DETAILED DESCRIPTION

[0038] FIG. 1 shows a rotor unit 10 according to the prior art, wherein the rotor unit 10 is composed of a rotor 11 and a plain bearing bush 12. The rotor 11 consists of a polymeric material, which was attached to the plain bearing bush 12 in a not-shown mould by means of a transfer moulding process or injection moulding process. The rotor 11 forms an impeller 13 and comprises an armature 14, which forms part of a not-shown canned motor for driving the impeller 13. The rotor unit 10 can be placed on a not-shown spindle in order to thereby rotate about the rotational axis 15 of the rotor unit 10. In the process, radial bearing surfaces 16 of the plain bearing bush 12 come in contact with the spindle, wherein an inside diameter 17 of a bearing bore 18 of the plain bearing bush 12 lying between the radial bearing surfaces 16 is larger than an inside diameter 19 of the radial bearing surfaces 16. A gap, which is not visible in this figure, can thereby be formed between the not-shown spindle and the inside diameter 17. The plain bearing bush 12 is produced in one piece by means of a transfer moulding process or injection moulding process, wherein the material of the plain bearing bush 12 differs from the polymeric material of the rotor 11.

[0039] FIG. 2 shows a longitudinal section through a plain bearing bush 20 in a mould 21. The plain bearing bush 20 can be encased with a polymeric material in the mould 21, for example in order to produce the rotor shown in FIG. 1. The schematically indicated mould 21 has opposite inner surfaces 22 and 23 and comprises a mandrel 24, on which the plain bearing bush 20 is placed. The plain bearing bush 20 is composed of a first bush section 25 and a second bush section 26, wherein the first bush section 25 is connected to the second bush section 26. In this case, the first bush section 25 forms a first radial bearing surface 27 and the second bush section 26 forms a second radial bearing surface 28. A first axial bearing surface 31 is formed on a first axial end 29 of the first bush section 25 and a second axial bearing surface 32 is formed on a second axial end 30 of the second bush section 26. The first axial bearing surface 31 and the second axial bearing surface 32 tightly abut on the respective inner surfaces 22 and 23 of the mould.

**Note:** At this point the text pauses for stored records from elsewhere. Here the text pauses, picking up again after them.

This design comes from an exercise in tuning for small area on the open sky130 flow, not from production work. Function was checked by simulation only, so behaviour that the tests miss may differ from the original. The clock input has no modelled driver; a real chip could not lean on it and would need a root buffer or a full tree. Power figures rest on the tool's default switching activity, not on a simulated workload.

==> maple: inputs <==
Design fan_core, start of the top module:
module fan_core (
  input  wire       clk,
  input  wire       rst,           
  input  wire       tick_us,       
  input  wire       ow_in,         
  output wire       ow_pull_low,   
  output reg        pwm_we,        
  output wire [7:0] pwm_raw,       
  output reg        st_presence,
  output reg        st_pos,
  output reg  [6:0] st_temp,
  output wire [2:0] st_idx
);
==> module fan_prog_rom, before the edit <==
module fan_prog_rom (
  input  wire [4:0] step,
  input  wire [2:0] slot,
  input  wire       is12,       
  input  wire       ow_in,      
  output reg        op_rst,
  output reg        op_wr,
  output reg        op_rd,
  output reg        op_wait,
  output reg        op_slp,
  output reg        op_slp_c,   
  output reg        op_dec,     
  output reg        cap,        
  output reg        wr_bit,     
  output reg  [4:0] nxt         
);
  always @(*) begin
    op_rst = 1'b0; op_wr = 1'b0; op_rd = 1'b0; op_wait = 1'b0;
    op_slp = 1'b0; op_slp_c = 1'b0; op_dec = 1'b0; cap = 1'b0;
    wr_bit = 1'b0; nxt = 5'bx;
    case (step)
      5'd0: begin op_rst = 1'b1; nxt = 5'd1; end   
      5'd1: begin op_wr = 1'b1; wr_bit = 8'hCC >> slot; nxt = 5'd2; end   
      5'd2: begin op_wr = 1'b1; wr_bit = 8'hBE >> slot; nxt = 5'd3; end   
      5'd3: begin op_rd = 1'b1; cap = 1'b1; nxt = 5'd4; end   
      5'd4: begin op_rd = 1'b1; cap = 1'b1; nxt = 5'd5; end   
      5'd5: begin op_rd = 1'b1; cap = 1'b1; nxt = 5'd6; end   
      5'd6: begin op_rd = 1'b1; cap = 1'b1; nxt = 5'd7; end   
      5'd7: begin op_rd = 1'b1; cap = 1'b1; nxt = 5'd8; end   
      5'd8: begin op_rst = 1'b1; nxt = is12 ? 5'd9 : 5'd19; end   
      5'd9: begin op_rst = 1'b1; nxt = 5'd10; end   
      5'd10: begin op_wr = 1'b1; wr_bit = 8'hCC >> slot; nxt = 5'd11; end   
      5'd11: begin op_wr = 1'b1; wr_bit = 8'h4E >> slot; nxt = 5'd12; end   
      5'd12: begin op_wr = 1'b1; wr_bit = 8'h1F >> slot; nxt = 5'd13; end   
      5'd13: begin op_wr = 1'b1; wr_bit = 8'h1F >> slot; nxt = 5'd14; end   
      5'd14: begin op_wr = 1'b1; wr_bit = 8'h1F >> slot; nxt = 5'd15; end   
      5'd15: begin op_rst = 1'b1; nxt = 5'd16; end   
      5'd16: begin op_wr = 1'b1; wr_bit = 8'hCC >> slot; nxt = 5'd17; end   
      5'd17: begin op_wr = 1'b1; wr_bit = 8'h48 >> slot; nxt = ow_in ? 5'd19 : 5'd18; end   
      5'd18: begin op_wait = 1'b1; nxt = 5'd19; end   
      5'd19: begin op_rst = 1'b1; nxt = 5'd20; end   
      5'd20: begin op_wr = 1'b1; wr_bit = 8'hCC >> slot; nxt = 5'd21; end   
      5'd21: begin op_wr = 1'b1; wr_bit = 8'h44 >> slot; nxt = ow_in ? 5'd23 : 5'd22; end   
      5'd22: begin op_wait = 1'b1; nxt = 5'd23; end   
      5'd23: begin op_rst = 1'b1; nxt = 5'd24; end   
      5'd24: begin op_wr = 1'b1; wr_bit = 8'hCC >> slot; nxt = 5'd25; end   
      5'd25: begin op_wr = 1'b1; wr_bit = 8'hBE >> slot; nxt = 5'd26; end   
      5'd26: begin op_rd = 1'b1; cap = slot[2]; nxt = 5'd27; end   
      5'd27: begin op_rd = 1'b1; cap = (slot == 3'd7) | (slot < 3'd3); nxt = 5'd28; end   
      5'd28: begin op_rst = 1'b1; op_dec = 1'b1; nxt = 5'd29; end   
      5'd29: begin op_slp = 1'b1; nxt = 5'd30; end   
      5'd30: begin op_slp = 1'b1; nxt = 5'd31; end   
      5'd31: begin op_slp = 1'b1; op_slp_c = 1'b1; nxt = 5'd19; end   
      default: ;
    endcase
  end
endmodule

In this case, a distance between the inner surfaces 22 and 23 of the mould essentially corresponds to a length L of the plain bearing bush 20.

[0040] The second bush section 26 forms a connecting section 33 with an inside diameter 34, which is larger than an inside diameter 35 of the radial bearing surfaces 27 and 28 such that a gap 36 is formed on the mandrel 34 in the connecting section 33. In addition, a connecting fit 37 is produced between the first bush section 25 and the second bush section 26 with an inside diameter 38 on the second bush section 26 and an outside diameter 39 on the first bush section 25. The connecting fit 37 allows a relative motion between the bush sections 25 and 26, wherein the connecting fit 37 prevents polymeric material from passing into the gap 36 during its injection into the mould 21.

[0041] A radial gap 40, into which the polymeric material penetrates during the transfer moulding or injection moulding process, furthermore is formed between the first bush section 25 and the second bush section 26 in the region of the connecting fit 37. As a result, the first bush section 25 and the second bush section 26 are respectively pressed in the direction of the arrows 41 and 42 such that the first axial bearing surface 31 and the second axial bearing surface 32 are pressed against the respective inner surfaces 22 and 23 of the mould. In this case, mechanical processing of the plain bearing bush 20 is no longer required after the polymeric material of the rotor has cured. A potential shrinkage can be ignored during the production of the bush sections 25 and 26 because the already finished bush sections 25 and 26 are adapted to the length L of the plain bearing bush 20 in the mould 21. Nevertheless, it is possible to choose different materials for the bush sections 25 and 26 in order to adapt the bush sections 25 and 26 even better to a potential load. In the plain bearing bush 20, the first bush section 25 is arranged in the region of a not-shown impeller of the rotor.